*Problem description:* The listing below holds a line with "[layer usage]" and a line with "mux: 86 / 86". Reproduce those two lines exactly, plus everything between them.

▼

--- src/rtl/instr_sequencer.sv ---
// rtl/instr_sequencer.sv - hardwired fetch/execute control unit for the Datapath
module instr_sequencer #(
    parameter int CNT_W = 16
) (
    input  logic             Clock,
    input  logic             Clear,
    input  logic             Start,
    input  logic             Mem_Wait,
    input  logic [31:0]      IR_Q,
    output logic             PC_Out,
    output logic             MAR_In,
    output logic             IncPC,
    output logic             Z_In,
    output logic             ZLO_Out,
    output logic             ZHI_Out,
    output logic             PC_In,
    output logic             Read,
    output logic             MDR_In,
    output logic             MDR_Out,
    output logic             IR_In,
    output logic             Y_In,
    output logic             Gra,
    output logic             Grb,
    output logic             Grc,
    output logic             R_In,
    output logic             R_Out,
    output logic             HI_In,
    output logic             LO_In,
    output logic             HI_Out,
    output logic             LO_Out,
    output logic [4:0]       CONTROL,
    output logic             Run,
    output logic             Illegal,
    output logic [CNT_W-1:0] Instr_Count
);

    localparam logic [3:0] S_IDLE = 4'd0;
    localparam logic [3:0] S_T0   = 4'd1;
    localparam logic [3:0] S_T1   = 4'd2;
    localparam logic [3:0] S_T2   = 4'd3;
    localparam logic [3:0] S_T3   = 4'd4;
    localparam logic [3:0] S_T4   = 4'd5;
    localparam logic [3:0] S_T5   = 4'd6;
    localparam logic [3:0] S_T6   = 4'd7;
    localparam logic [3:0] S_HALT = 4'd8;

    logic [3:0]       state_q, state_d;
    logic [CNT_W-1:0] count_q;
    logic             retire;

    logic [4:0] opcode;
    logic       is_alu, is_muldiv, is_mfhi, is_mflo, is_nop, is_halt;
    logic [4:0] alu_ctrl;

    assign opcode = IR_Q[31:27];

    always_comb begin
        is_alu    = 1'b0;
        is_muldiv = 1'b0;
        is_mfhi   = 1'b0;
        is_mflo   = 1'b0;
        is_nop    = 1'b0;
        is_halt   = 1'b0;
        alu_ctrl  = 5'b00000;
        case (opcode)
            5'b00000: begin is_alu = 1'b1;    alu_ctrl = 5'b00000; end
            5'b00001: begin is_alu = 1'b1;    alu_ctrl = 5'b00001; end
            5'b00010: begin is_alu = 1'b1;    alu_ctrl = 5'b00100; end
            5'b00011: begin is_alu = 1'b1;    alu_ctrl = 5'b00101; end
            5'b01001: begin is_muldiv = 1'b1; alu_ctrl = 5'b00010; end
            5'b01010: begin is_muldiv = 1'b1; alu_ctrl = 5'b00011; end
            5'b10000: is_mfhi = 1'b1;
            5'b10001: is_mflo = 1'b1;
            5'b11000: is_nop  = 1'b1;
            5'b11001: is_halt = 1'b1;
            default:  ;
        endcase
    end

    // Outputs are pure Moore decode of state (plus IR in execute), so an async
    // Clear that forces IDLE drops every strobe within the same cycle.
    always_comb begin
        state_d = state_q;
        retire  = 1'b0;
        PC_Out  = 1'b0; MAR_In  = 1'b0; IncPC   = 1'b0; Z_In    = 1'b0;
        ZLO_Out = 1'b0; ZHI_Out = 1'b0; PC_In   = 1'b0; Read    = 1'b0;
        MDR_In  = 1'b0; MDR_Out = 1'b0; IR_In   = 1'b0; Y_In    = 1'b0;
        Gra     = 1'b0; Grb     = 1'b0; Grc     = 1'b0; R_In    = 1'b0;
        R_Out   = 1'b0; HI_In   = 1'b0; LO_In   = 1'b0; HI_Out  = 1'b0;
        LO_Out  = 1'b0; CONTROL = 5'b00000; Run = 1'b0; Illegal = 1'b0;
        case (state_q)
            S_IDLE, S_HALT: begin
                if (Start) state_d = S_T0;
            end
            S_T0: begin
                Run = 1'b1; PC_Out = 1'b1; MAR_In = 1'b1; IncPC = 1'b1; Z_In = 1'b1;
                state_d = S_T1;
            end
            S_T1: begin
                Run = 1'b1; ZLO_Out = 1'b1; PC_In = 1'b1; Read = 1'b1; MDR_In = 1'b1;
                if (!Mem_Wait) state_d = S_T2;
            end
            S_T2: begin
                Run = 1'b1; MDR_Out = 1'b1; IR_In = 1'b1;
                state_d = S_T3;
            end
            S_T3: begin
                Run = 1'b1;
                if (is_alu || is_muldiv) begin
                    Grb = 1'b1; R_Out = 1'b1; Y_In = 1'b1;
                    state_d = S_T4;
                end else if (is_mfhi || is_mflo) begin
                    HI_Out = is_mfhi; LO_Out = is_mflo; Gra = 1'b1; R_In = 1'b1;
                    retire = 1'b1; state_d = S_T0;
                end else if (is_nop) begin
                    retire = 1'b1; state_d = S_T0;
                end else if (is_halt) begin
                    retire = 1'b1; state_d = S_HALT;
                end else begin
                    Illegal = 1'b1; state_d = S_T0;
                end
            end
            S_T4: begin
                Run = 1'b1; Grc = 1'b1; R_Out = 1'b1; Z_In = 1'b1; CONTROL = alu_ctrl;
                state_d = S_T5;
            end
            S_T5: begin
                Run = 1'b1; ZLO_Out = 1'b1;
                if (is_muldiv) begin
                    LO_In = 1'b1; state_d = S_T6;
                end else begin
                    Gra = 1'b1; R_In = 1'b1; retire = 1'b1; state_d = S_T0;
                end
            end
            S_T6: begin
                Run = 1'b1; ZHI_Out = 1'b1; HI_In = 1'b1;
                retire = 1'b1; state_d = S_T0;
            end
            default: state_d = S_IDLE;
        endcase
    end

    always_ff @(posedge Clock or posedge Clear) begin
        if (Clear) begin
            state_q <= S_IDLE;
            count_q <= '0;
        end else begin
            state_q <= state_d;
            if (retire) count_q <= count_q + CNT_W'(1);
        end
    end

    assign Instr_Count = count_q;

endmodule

▲
▼

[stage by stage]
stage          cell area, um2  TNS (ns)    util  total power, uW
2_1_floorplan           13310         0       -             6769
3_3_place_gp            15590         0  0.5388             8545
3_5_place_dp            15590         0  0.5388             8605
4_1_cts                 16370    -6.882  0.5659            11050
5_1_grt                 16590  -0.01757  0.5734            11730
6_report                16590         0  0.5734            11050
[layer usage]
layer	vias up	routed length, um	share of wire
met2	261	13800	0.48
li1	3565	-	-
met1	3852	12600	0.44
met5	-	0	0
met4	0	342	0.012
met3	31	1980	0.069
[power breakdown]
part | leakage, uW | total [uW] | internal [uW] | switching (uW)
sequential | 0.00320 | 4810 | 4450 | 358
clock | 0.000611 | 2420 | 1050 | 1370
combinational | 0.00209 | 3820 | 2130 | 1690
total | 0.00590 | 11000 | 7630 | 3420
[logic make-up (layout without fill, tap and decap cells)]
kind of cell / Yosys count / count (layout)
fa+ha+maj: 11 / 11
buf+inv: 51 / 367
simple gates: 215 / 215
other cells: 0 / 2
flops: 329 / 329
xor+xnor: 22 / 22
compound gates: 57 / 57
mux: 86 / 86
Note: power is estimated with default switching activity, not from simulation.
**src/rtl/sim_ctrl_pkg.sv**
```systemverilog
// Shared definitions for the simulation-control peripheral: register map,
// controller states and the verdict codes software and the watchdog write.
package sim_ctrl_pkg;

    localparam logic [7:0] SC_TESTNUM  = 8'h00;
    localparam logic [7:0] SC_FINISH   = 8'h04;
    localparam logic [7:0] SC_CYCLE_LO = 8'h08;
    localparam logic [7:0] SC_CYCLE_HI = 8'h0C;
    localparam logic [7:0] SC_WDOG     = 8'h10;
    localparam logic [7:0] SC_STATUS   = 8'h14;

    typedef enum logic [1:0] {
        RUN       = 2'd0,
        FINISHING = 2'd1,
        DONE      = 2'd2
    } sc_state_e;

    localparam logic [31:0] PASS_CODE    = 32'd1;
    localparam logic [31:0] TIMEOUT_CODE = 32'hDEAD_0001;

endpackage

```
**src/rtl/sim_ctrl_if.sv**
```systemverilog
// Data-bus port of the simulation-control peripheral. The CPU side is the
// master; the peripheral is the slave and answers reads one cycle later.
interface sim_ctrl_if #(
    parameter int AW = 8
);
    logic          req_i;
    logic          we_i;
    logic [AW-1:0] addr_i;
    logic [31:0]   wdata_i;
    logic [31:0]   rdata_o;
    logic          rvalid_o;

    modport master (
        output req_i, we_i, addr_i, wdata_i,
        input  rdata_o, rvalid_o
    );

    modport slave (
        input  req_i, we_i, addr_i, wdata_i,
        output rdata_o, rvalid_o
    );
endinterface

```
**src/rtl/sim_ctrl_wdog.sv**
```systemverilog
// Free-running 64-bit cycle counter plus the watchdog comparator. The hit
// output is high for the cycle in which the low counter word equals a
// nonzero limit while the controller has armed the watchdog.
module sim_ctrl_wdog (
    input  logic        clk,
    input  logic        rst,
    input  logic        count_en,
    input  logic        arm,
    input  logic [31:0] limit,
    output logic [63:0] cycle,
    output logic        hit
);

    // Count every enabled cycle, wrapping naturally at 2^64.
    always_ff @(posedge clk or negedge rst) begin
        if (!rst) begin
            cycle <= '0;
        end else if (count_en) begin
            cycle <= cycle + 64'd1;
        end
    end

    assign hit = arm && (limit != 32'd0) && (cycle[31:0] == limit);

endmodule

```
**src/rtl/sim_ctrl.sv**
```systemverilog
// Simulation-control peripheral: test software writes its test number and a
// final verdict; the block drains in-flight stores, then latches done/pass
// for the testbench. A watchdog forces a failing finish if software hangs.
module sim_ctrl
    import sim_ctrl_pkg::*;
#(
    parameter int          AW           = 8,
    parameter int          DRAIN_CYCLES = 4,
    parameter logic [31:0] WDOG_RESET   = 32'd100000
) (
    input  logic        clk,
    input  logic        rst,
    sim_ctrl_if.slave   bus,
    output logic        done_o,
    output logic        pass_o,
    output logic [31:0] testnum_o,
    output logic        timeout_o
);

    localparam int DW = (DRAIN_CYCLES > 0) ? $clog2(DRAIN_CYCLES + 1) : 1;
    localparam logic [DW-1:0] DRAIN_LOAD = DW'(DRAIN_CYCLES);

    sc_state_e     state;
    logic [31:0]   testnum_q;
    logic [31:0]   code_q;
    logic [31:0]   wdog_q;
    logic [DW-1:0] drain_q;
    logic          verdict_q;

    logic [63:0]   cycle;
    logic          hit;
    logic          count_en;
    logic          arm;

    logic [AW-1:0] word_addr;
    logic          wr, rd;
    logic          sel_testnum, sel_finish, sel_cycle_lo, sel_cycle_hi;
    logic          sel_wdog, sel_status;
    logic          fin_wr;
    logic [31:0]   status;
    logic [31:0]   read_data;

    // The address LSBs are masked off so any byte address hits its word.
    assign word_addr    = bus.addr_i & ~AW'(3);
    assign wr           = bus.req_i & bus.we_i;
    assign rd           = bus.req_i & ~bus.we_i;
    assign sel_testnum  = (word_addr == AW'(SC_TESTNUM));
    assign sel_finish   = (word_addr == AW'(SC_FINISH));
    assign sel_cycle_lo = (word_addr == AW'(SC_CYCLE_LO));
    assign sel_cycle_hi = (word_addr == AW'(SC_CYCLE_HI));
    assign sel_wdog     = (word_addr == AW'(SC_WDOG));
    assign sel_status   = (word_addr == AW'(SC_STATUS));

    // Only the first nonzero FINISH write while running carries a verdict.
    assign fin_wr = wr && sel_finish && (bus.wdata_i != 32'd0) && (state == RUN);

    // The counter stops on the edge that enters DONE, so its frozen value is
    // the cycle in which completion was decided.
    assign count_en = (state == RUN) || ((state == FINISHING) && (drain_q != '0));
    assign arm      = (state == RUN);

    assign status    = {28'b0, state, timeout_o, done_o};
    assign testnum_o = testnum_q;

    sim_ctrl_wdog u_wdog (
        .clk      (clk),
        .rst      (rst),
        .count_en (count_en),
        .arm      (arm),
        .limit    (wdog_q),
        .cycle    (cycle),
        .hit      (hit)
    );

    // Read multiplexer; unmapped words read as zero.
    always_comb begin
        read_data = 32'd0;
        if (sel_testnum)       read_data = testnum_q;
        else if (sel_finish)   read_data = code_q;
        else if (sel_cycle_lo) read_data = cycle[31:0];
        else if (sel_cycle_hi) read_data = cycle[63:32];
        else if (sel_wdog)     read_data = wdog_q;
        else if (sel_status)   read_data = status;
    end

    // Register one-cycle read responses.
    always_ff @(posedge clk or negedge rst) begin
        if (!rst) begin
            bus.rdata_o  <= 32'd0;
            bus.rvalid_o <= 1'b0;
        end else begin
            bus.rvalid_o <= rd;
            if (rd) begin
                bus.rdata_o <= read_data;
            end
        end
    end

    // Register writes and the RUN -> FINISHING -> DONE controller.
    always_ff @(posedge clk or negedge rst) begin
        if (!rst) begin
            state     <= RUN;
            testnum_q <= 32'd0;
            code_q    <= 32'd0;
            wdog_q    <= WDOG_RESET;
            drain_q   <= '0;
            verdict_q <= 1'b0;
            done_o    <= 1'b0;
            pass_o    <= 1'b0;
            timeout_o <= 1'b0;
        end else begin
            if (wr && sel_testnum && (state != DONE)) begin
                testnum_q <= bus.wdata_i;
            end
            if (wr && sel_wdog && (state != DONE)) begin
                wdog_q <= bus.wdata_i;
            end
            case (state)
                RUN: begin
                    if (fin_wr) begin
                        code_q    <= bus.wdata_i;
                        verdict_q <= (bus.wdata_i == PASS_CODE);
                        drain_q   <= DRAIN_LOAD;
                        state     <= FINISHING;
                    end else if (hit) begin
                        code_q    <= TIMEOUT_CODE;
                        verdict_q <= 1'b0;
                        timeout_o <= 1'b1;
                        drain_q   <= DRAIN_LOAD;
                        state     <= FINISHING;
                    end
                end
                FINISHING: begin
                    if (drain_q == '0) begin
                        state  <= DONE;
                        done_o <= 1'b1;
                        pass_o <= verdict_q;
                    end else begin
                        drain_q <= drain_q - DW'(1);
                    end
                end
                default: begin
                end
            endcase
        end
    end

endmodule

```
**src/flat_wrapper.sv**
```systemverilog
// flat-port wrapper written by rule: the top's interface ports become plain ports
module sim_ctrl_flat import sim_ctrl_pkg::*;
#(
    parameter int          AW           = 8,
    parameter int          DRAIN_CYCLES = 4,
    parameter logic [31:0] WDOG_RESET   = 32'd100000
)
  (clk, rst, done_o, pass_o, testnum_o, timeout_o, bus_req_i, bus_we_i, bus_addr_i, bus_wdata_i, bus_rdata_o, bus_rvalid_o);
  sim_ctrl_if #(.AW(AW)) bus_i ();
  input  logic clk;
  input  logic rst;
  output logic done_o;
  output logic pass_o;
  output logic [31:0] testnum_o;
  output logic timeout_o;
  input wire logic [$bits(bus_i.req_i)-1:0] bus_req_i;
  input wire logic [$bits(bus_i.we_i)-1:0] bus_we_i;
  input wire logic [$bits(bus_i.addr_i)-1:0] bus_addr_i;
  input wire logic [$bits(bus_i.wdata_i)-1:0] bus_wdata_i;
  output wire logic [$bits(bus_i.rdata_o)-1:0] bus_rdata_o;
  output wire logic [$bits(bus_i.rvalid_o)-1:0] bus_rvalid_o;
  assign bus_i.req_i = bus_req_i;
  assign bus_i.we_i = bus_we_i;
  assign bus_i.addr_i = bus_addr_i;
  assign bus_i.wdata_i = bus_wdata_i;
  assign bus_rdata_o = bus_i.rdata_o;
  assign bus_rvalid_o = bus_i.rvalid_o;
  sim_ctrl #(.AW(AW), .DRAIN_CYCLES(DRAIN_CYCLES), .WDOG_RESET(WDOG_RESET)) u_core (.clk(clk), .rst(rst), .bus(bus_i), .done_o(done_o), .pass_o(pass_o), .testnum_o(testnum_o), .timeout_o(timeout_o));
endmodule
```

▲

*Response below:*
[layer usage]
layer	vias up	routed length, um	share of wire
met2	261	13800	0.48
li1	3565	-	-
met1	3852	12600	0.44
met5	-	0	0
met4	0	342	0.012
met3	31	1980	0.069
[power breakdown]
part | leakage, uW | total [uW] | internal [uW] | switching (uW)
sequential | 0.00320 | 4810 | 4450 | 358
clock | 0.000611 | 2420 | 1050 | 1370
combinational | 0.00209 | 3820 | 2130 | 1690
total | 0.00590 | 11000 | 7630 | 3420
[logic make-up (layout without fill, tap and decap cells)]
kind of cell / Yosys count / count (layout)
fa+ha+maj: 11 / 11
buf+inv: 51 / 367
simple gates: 215 / 215
other cells: 0 / 2
flops: 329 / 329
xor+xnor: 22 / 22
compound gates: 57 / 57
mux: 86 / 86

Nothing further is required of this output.